Problem statement —
Copy each line below in which the string "Largest" appears.

....................

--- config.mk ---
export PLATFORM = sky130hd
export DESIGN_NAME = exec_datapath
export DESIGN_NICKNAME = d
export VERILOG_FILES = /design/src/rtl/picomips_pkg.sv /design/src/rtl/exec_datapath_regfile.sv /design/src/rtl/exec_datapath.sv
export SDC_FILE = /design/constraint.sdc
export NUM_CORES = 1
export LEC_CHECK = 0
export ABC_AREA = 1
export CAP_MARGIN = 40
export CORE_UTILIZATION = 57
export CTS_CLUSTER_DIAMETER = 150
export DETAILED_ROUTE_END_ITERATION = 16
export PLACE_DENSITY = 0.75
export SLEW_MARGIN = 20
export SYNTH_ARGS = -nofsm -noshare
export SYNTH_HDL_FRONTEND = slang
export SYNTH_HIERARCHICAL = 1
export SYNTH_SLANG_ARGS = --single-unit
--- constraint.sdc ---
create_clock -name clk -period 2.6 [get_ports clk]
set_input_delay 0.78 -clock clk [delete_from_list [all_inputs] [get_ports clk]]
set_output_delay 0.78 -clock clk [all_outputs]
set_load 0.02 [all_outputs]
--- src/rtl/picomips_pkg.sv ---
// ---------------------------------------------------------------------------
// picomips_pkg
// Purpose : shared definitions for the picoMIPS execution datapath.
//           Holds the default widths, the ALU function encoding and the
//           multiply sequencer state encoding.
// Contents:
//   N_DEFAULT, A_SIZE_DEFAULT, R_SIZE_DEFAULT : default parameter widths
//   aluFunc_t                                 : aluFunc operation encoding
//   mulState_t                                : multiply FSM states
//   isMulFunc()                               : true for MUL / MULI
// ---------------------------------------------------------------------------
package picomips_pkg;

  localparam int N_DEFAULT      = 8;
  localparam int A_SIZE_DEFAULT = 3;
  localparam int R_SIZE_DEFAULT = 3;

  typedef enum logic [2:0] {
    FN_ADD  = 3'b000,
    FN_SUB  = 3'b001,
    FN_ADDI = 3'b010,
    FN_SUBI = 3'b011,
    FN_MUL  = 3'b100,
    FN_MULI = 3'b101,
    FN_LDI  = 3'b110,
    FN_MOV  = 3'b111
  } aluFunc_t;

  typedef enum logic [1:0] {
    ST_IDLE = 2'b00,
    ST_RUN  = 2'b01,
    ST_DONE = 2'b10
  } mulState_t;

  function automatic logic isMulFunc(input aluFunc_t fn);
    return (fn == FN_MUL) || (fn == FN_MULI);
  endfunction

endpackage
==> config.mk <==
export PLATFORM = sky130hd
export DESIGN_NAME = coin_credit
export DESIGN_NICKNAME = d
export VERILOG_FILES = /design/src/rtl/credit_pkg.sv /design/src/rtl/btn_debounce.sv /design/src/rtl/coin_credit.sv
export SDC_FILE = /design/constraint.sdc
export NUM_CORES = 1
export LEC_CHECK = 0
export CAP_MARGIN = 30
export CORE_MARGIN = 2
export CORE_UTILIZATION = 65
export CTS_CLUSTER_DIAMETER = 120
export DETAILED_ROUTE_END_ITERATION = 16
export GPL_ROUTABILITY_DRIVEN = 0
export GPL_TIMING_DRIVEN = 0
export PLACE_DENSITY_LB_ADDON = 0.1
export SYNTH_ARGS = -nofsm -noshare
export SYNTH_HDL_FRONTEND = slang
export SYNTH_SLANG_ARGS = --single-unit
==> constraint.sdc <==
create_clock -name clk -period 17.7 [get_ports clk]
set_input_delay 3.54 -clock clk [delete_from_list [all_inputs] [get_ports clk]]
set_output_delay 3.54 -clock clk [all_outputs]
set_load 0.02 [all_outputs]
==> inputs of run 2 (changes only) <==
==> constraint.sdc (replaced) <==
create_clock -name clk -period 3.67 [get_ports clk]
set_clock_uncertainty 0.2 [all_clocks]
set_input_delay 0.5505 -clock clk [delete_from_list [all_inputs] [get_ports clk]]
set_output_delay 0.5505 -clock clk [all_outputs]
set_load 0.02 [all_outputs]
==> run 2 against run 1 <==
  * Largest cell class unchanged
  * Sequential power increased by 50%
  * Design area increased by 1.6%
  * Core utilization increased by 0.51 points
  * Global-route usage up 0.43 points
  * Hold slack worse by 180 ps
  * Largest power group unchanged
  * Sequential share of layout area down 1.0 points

....................

Reply to the task —
  * Largest cell class unchanged
  * Largest power group unchanged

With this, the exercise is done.